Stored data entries
--- --- ---

Context: an optimization exercise on an open-source flow, tuned for small area, a short achievable clock period and few clock cycles per item. The choices shown serve that exercise and are no tape-out recipe. Function was not checked in any run shown here: the RTL went through the layout flow alone.

### design/flow/config.mk
export PLATFORM = sky130hd
export DESIGN_NAME = depth_quant
export DESIGN_NICKNAME = depth_quant
export VERILOG_FILES = /design/flow/design.v
export SDC_FILE = /design/flow/constraint.sdc
export NUM_CORES = 8
export LEC_CHECK = 0
export CAP_MARGIN = 20
export CORE_MARGIN = 2
export CORE_UTILIZATION = 25
export SLEW_MARGIN = 20
### design/flow/constraint.sdc
create_clock -name core_clock -period 25.0 [get_ports {clk}]
set_input_delay 5.0000 -clock core_clock [delete_from_list [all_inputs] [get_ports {clk}]]
set_output_delay 5.0000 -clock core_clock [all_outputs]
set_load 0.01 [all_outputs]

--- --- ---

The line containing "export NUM_CORES = 8" marks where to begin; copy it and every later line exactly, through the end of the data.

export NUM_CORES = 8
export LEC_CHECK = 0
export CAP_MARGIN = 20
export CORE_MARGIN = 2
export CORE_UTILIZATION = 25
export SLEW_MARGIN = 20
### design/flow/constraint.sdc
create_clock -name core_clock -period 25.0 [get_ports {clk}]
set_input_delay 5.0000 -clock core_clock [delete_from_list [all_inputs] [get_ports {clk}]]
set_output_delay 5.0000 -clock core_clock [all_outputs]
set_load 0.01 [all_outputs]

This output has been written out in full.